FIGURE 4.

Essential roles of CCR1 in multinucleation and bone-resorbing activity. Pre-osteoclastic cells were cultured from the bone marrow of wild-type and Ccr1^−/− mice. Osteoclasts were induced from the pre-osteoclastic cells by M-CSF and RANKL treatment. In A, the formation of multinuclear osteoclasts by wild-type and Ccr1^−/− precursors was visualized by TRAP chromogenic staining (magnification ×400, upper panels). Immunohistochemical staining was carried out using an anti-cathepsin K antibody conjugated with Alexa594 (red). F-actin and nuclei were counterstained by phalloidin-AlexaFluor 488 (green) and Hoechst 33258 (blue), respectively (magnification ×640, bottom panels).

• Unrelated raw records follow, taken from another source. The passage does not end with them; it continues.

## config.mk

```make
export PLATFORM = sky130hd
export DESIGN_NAME = mlft_ram
export DESIGN_NICKNAME = d
export VERILOG_FILES = /design/src/design/mlft_ram.sv
export SDC_FILE = /design/constraint.sdc
export NUM_CORES = 1
export LEC_CHECK = 0
export BUFFER_PORTS_ARGS = -buffer_cell sky130_fd_sc_hd__buf_2
export CORE_MARGIN = 2
export CORE_UTILIZATION = 53
export DETAILED_ROUTE_END_ITERATION = 16
export GPL_TIMING_DRIVEN = 0
export PLACE_DENSITY = 0.71
export SLEW_MARGIN = 10
export SYNTH_ARGS = -nofsm -noshare
export SYNTH_HDL_FRONTEND = slang
export SYNTH_SLANG_ARGS = --single-unit
export TNS_END_PERCENT = 50
```

## constraint.sdc

```tcl
create_clock -name clk -period 2.97 [get_ports clk]
set_clock_uncertainty 0.15 [all_clocks]
set_input_delay 0.594 -clock clk [delete_from_list [all_inputs] [get_ports clk]]
set_output_delay 0.594 -clock clk [all_outputs]
set_load 0.02 [all_outputs]
```

## src/design/mlft_ram.sv

```systemverilog
module mlft_ram #(
	parameter int WIDTH = 8,
	parameter int DEPTH = 64
) (
	input  logic                     clk,
	input  logic                     we,
	input  logic [$clog2(DEPTH)-1:0] addr,
	input  logic [WIDTH-1:0]         wdata,
	output logic [WIDTH-1:0]         rdata
);

	logic [WIDTH-1:0] mem_q [DEPTH];
	logic [WIDTH-1:0] rdata_q;

	always_ff @(posedge clk) begin
		if (we) begin
			mem_q[addr] <= wdata;
		end
		rdata_q <= mem_q[addr];
	end

	assign rdata = rdata_q;

endmodule

```

==> impl_metrics.py, run 1 <==
metrics = {
    "outcome": {
        "run_status": "complete, but fails checks",
        "violations": "setup timing",
    },
    "synthesis": {
        "synth_top_area_share_pct": 75.2,
        "synth_commonest_cells": "edfxtp_1 (512), nor2_1 (82), mux2i_1 (63), nand2_1 (45), mux4_2 (41)",
        "synthArstFlopShare_pct": 0,
        "synth_edf_count": 512,
        "ys_warn_count": 0,
        "synth_top_area_cell": "edfxtp_1",
        "synth_cells": 1171,
        "synth_area_sq_um": 20400,
        "ys_seq_elements": 520,
        "synth.avg_cell_area_sq_um": 17.5,
        "ys_top_cells_by_area": "edfxtp_1 (75%), mux4_2 (4.5%), mux2i_1 (3.1%)",
        "ys_types": 56,
        "synth_nets": 1187,
        "seq_area_frac_synth_pct": 76.0,
        "yosysMostFrequentCell": "edfxtp_1",
        "synth_flop_cell": "edfxtp_1",
    },
    "floorplanning": {
        "design.die.area_sq_um": 40200,
        "core-area_sq_um": 37800,
        "io_pins": 24,
        "rows": 71,
        "die_height_um": 200,
        "die_w_um": 200,
        "initial_core_util_pct": 54.0,
    },
    "timing": {
        "fin_ws_ps": -26.3,
        "rsz0062_at_grt": "true",
        "tightest_slew_ps": 1280,
        "hold_viol_final": 0,
        "period_share_pct": 101,
        "min_period_ps": 3000,
        "drv_slew": 0,
        "fmax_ghz": 0.334,
        "maxSlewHeadroom_pct": 14.6,
        "setup_viol": 16,
    },
    "clocking": {
        "cts_tree": "done",
        "cts.path.max_buffers": 3,
        "cts_sinks": 520,
        "clkLatencyLatePin_ps": 590,
        "path_clk_slew_ps": 60,
        "clk_root_buffer_cell": "clkbuf_16",
        "cts_buffers": 51,
        "htreeDepth": 2,
        "hold_buffers": 0,
    },
    "route": {
        "wl_mm": 56.8,
        "vias": 12100,
        "drt_iter0_drc": 2208,
        "wire_per_inst_um": 31.6,
        "detail-route-antenna-nets": 0,
        "drt_pass1_iterations": 6,
        "drc": 0,
        "viasPerCell": 6.70,
    },
    "worst_setup_path": {
        "critPathCaptureType": "flip-flop",
        "slowest_delay_ps": 450,
        "critPathMostFrequentCell": "buf_2",
        "required_ps": 3050,
        "cp_max_fo": 10,
        "cp-start-kind": "input pin",
        "crit_path_top_delay_cell": "nor2_4",
        "critical-path-top-delay-family": "buffers and inverters",
        "crit_type": "in -> reg",
        "arrival_ps": 3080,
        "path_cells": "buf_2 > buf_4 > buf_4 > buf_2 > buf_2 > nand3_4 > nor2_4",
        "critPathBufInv": 5,
    },
    "layout": {
        "layout-drive-gt1-share_pct": 22.0,
        "nFillCells": 2677,
        "layout.nets": 1264,
        "area_delta_synth_final_pct": 15.2,
        "antenna_cells": 0,
    },
    "power_and_ir_drop": {
        "p_switching_uw": 3420,
        "clkPwrFrac_pct": 41.3,
        "p_int_uw": 12100,
        "p_total_uw": 15600,
        "p_leak_uw": 0.00745,
        "ir_worst_vdd_mv": 0.469,
        "pwr-share-seq_pct": 52.3,
        "swShare_pct": 22.0,
        "combPwrFrac_pct": 6.3,
        "p_per_area_nw_per_um2": 660,
    },
    "grt": {
        "grt_pass1_wl_mm": 82.0,
        "grt_max_degree": 65,
        "grt_pass1_vias": 11800,
        "grt-ovfl-total": 0,
        "grt.total_usage_pct": 28.6,
        "antenna_found_initial": 1,
    },
    "flow_run": {
        "cap_violations": 0,
    },
    "place": {
        "place_ws_ps": -1730,
        "routabilityCongestion": 0.992,
        "portBuffers": 22,
        "post-dp-hpwl_mm": 35.7,
    },
    "worst_hold_path": {
        "min_path_type": "in -> reg",
    },
}
-- repair_timing --
action,4_1_cts,5_1_grt
setup endpoints to repair,519,68
resized for setup,164,20
pin swaps,1,2
buffers inserted,0,2
-- routing by layer --
layer | up-vias | routed length, um | GRT usage, %
met3 | 189 | 6960 | 6.53
met5 | - | 9 | 0
met2 | 892 | 25200 | 42.8
met1 | 6050 | 21500 | 40.0
met4 | 2 | 3200 | 14.0
li1 | 4930 | - | -
-- final cells by class --
type	count	area [sq um]	area share [%]
Buffer	80	428	1.82
Clock buffer	62	1340	5.68
Clock inverter	32	318	1.35
Inverter	3	11.3	0.0478
Multi-Input combinational cell	567	5110	21.7
Sequential cell	520	15500	65.9
Tap cell	511	639	2.71
Timing Repair Buffer	25	178	0.754
-- worst register-to-register path, cell delays in order, from the launching register on --
cell and delay [ps]:
edfxtp_1 370, mux2_1 320, mux4_2 490, o21ai_1 170, o2111ai_1 200, or4b_1 660
-- cells in the final DEF (no fill, tap or decap), types with 6 or more instances in the layout --
master | Yosys | routed
clkinv_1 | 0 | 12
mux4_2 | 41 | 41
buf_4 | 4 | 11
a221oi_1 | 21 | 21
clkbuf_2 | 0 | 10
nor2b_1 | 8 | 6
nand2_1 | 45 | 41
a21oi_1 | 28 | 25
o2bb2ai_1 | 7 | 7
o22a_1 | 11 | 11
and2_1 | 9 | 9
o22ai_1 | 22 | 22
o21ai_0 | 9 | 9
clkbuf_16 | 0 | 52
mux2i_1 | 63 | 63
nor2_1 | 82 | 18
nand3b_1 | 12 | 12
and4_1 | 6 | 6
a22oi_1 | 40 | 40
a22o_1 | 10 | 10
a211oi_1 | 6 | 6
nor2_4 | 0 | 64
clkbuf_1 | 36 | 36
dfxtp_1 | 8 | 8
and3_1 | 9 | 9
bufinv_16 | 0 | 6
clkinv_2 | 0 | 9
edfxtp_1 | 512 | 512
mux2_1 | 7 | 7
a32oi_1 | 7 | 7
a31oi_1 | 15 | 15
o221ai_1 | 9 | 9
a221o_1 | 11 | 11
buf_2 | 30 | 45
nand2b_1 | 24 | 24
-- flip-flops by register name, indices dropped and copies added, names as in the netlist --
name and count:
rdata 8, mem_q 512
-- logic make-up after synthesis --
kind of cell / share of synthesized area (%)
muxes: 8.26
DFF: 76.0
buffers and inverters: 1.98
AOI/OAI and AO/OA: 8.08
and+or+nand+nor: 5.71
-- power groups by stage --
stage                     combinational [uW]  sequential (uW)  clock, uW
after detailed placement                 891             8300          0
after floorplan                          441             8320          0
after CTS                                944             8140       6440
after global placement                   877             8300          0
after global routing                    1010             8140       6730
final                                    981             8140       6430
-- final timing paths --
kind | slack (ps) | to | from | depth (start not counted)
max | -30 | mem_q[22][4]$_DFFE_PP_ | addr[2] | 7
min | 270 | mem_q[49][5]$_DFFE_PP_ | wdata[5] | 1
max reg2reg | 450 | rdata[7]$_DFF_P_ | mem_q[6][7]$_DFFE_PP_ | 5
min reg2reg | 490 | rdata[0]$_DFF_P_ | mem_q[3][0]$_DFFE_PP_ | 3
-- metrics by stage --
stage	hold slack, ps	setup TNS (ps)	area, sq um	util [%]	cells
floorplan	413	0	20400	-	1171
global placement	466	-646640	21200	56.0	1704
detailed placement	472	-667950	21200	56.0	1704
CTS	489	-44.6	23500	62.0	1798
global route	282	-29.6	23600	62.3	1800
finish	271	-149	23600	62.3	1800
No activity file was read; power rests on OpenSTA's default activity.
==> inputs of run 2 (changes only) <==
SKIP_LAST_GASP = 1   (was unset)
==> run 2 against run 1 <==
  * Hold slack improved by 190 ps
  * Wire length rose by 0.11%
  * Register-to-register slack better by 30 ps
  * Largest power group unchanged
  * Die area stayed put
  * The run still ends with setup timing left
  * Largest cell class unchanged
  * Non-clock buffer count fell by 1
  * Combinational power barely moved
==> impl_metrics.py, run 2 (synthesis gave the netlist of run 1 again) <==
metrics = {
    "worst_hold_path": {
        "hold_depth": 1,
        "hp-start": "wdata[0]",
        "min_path_type": "in -> reg",
        "holdPathEnd": "mem_q[14][0]$_DFFE_PP_",
    },
    "power_and_ir_drop": {
        "combPwrFrac_pct": 6.3,
        "pwr-share-seq_pct": 52.3,
        "swShare_pct": 22.0,
        "p_total_uw": 15600,
        "p_per_area_nw_per_um2": 661,
        "p_int_uw": 12100,
        "p_leak_uw": 0.00744,
        "clkPwrFrac_pct": 41.4,
        "p_switching_uw": 3420,
        "ir_worst_vdd_mv": 0.469,
    },
    "worst_setup_path": {
        "worst_r2r_path_depth": 5,
        "cp_max_fo": 10,
        "ff2ff_setup_slack_ps": 480,
        "cp-start-kind": "input pin",
        "r2r_start": "mem_q[4][7]$_DFFE_PP_",
        "arrival_ps": 3070,
        "critPathCaptureType": "flip-flop",
        "crit_type": "in -> reg",
        "required_ps": 3060,
        "r2r-end": "rdata[7]$_DFF_P_",
    },
    "clocking": {
        "hold_buffers": 0,
        "htreeDepth": 2,
        "cts.path.max_buffers": 3,
        "cts_tree": "done",
        "clk_root_buffer_cell": "clkbuf_16",
        "path_clk_slew_ps": 60,
        "cts_buffers": 51,
        "cts_sinks": 520,
        "clkLatencyLatePin_ps": 590,
    },
    "floorplanning": {
        "rows": 71,
        "initial_core_util_pct": 54.0,
        "design.die.area_sq_um": 40200,
        "die_height_um": 200,
        "die_w_um": 200,
        "core-area_sq_um": 37800,
        "io_pins": 24,
    },
    "grt": {
        "grt-ovfl-total": 0,
        "grt_pass1_vias": 11800,
        "grt_max_degree": 65,
        "grt_pass1_wl_mm": 82.0,
        "antenna_found_initial": 1,
        "grt.total_usage_pct": 28.6,
    },
    "outcome": {
        "run_status": "complete, but fails checks",
        "violations": "setup timing",
    },
    "route": {
        "vias": 12100,
        "drt_iter0_drc": 2202,
        "wl_mm": 56.9,
        "wire_per_inst_um": 31.6,
        "viasPerCell": 6.71,
        "drc": 0,
        "detail-route-antenna-nets": 0,
        "drt_pass1_iterations": 6,
    },
    "layout": {
        "area_delta_synth_final_pct": 15.1,
        "layout.nets": 1263,
        "antenna_cells": 0,
        "most-common-layout-cells": "edfxtp_1 (512), nor2_4 (64), mux2i_1 (63)",
        "fin_area_sq_um": 23500,
        "final-instance-count-excl-fill": 1799,
        "top_register": "mem_q",
        "layout-drive-gt1-share_pct": 22.1,
        "layout_commonest_cell": "edfxtp_1",
        "final_core_util_pct": 62.2,
        "nFillCells": 2679,
        "largest_reg_flops": 512,
    },
    "timing": {
        "timing.hold.ws_ps": 456,
        "fin_ws_ps": -12.2,
        "hold_viol_final": 0,
        "period_share_pct": 100,
        "maxSlewHeadroom_pct": 14.4,
        "tightest_slew_ps": 1280,
        "drv_slew": 0,
        "rsz0062_at_grt": "true",
        "min_period_ps": 2980,
        "setup_viol": 6,
        "fmax_ghz": 0.335,
    },
    "place": {
        "place_area_sq_um": 21200,
        "post-dp-hpwl_mm": 35.7,
        "portBuffers": 22,
        "dp.cells": 1704,
        "routabilityCongestion": 0.992,
    },
    "flow_run": {
        "cap_violations": 0,
    },
}
run 2: timing repair:
action	in CTS	in global routing
resized for setup	159	29
pin swaps	1	2
setup buffers	0	2
setup endpoints to repair	519	69
run 2: per-stage QoR:
stage / worst slack [ps] / TNS, ps
finish: -12.2 / -53.0
global route: -9.90 / -9.90
CTS: -185 / -470
detailed placement: -1730 / -667950
global placement: -1660 / -646640
floorplan: 127 / 0
run 2: worst max-delay path: stages:
cell     delay, ps
buf_2          210
buf_4          310
buf_4          310
buf_2          370
buf_2          390
nand3_4        410
nor2_4         440
run 2: how the worst max path moves through the flow:
stage	start	to	slack [ps]	depth (start not counted)
after floorplan	addr[1]	mem_q[13][0]$_DFFE_PP_	130	7
after global placement	addr[0]	mem_q[5][0]$_DFFE_PP_	-1660	7
after detailed placement	addr[0]	mem_q[61][0]$_DFFE_PP_	-1730	7
after CTS	addr[2]	rdata[2]$_DFF_P_	-190	10
after global routing	addr[2]	rdata[1]$_DFF_P_	-10	8
final	addr[2]	mem_q[22][4]$_DFFE_PP_	-10	7
run 2: per-layer routing:
layer	vias to the layer above	share of wire [%]	wire [um]	GRT usage, %
li1	4928	-	-	-
met1	6075	38	21500	39.6
met2	880	45	25300	43.1
met3	183	12	6880	6.69
met4	0	5.5	3100	14.0
met5	-	0	0	0
run 2: power groups by stage:
stage                     Combinational (uW)  Clock, uW  Sequential (uW)
after global placement                   877          0             8300
after floorplan                          441          0             8320
final                                    979       6430             8140
after global routing                    1010       6730             8140
after detailed placement                 891          0             8300
after CTS                                941       6440             8140
run 2: layout make-up:
type | instances | area (sq um) | share of cell area, %
plain buffers | 80 | 430 | 1.83
clock buffers | 62 | 1340 | 5.69
clock inverters | 32 | 318 | 1.35
inverters | 3 | 11.3 | 0.0478
multi-input cells | 567 | 5110 | 21.7
flip-flops and latches | 520 | 15500 | 66.0
well taps | 511 | 639 | 2.72
repair buffers | 24 | 158 | 0.670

The yellow arrow indicates multinuclear giant cells with an impaired actin ring rearrangement, and the red arrows indicate TRAP accumulation. In B, histograms of the area distribution of multinuclear osteoclasts delimited with phalloidin, and of the number of multinuclear osteoclasts in A. Area comprises TRAP-positive multinuclear (>3 nuclei) giant cells shown in A (mean ± S.E., n = 3). In C, pit formation by wild-type and Ccr1^−/− osteoclasts on bone slice observed by scanning electron microscopy (magnification: ×1000 (top) and ×6000 (bottom), respectively). In D, collagen digestion activity by wild-type and Ccr1^−/− osteoclasts was measured by collagen-based zymography. Lanes M, 1, 2–3, and 4–5 indicate the molecular markers, bone marrow-derived macrophage lysates (10 μg of protein/lane), wild-type osteoclast lysates (1 and 10 μg of protein/lane), and Ccr1^−/− osteoclasts lysates (1 and 10 μg of protein/each lane), respectively.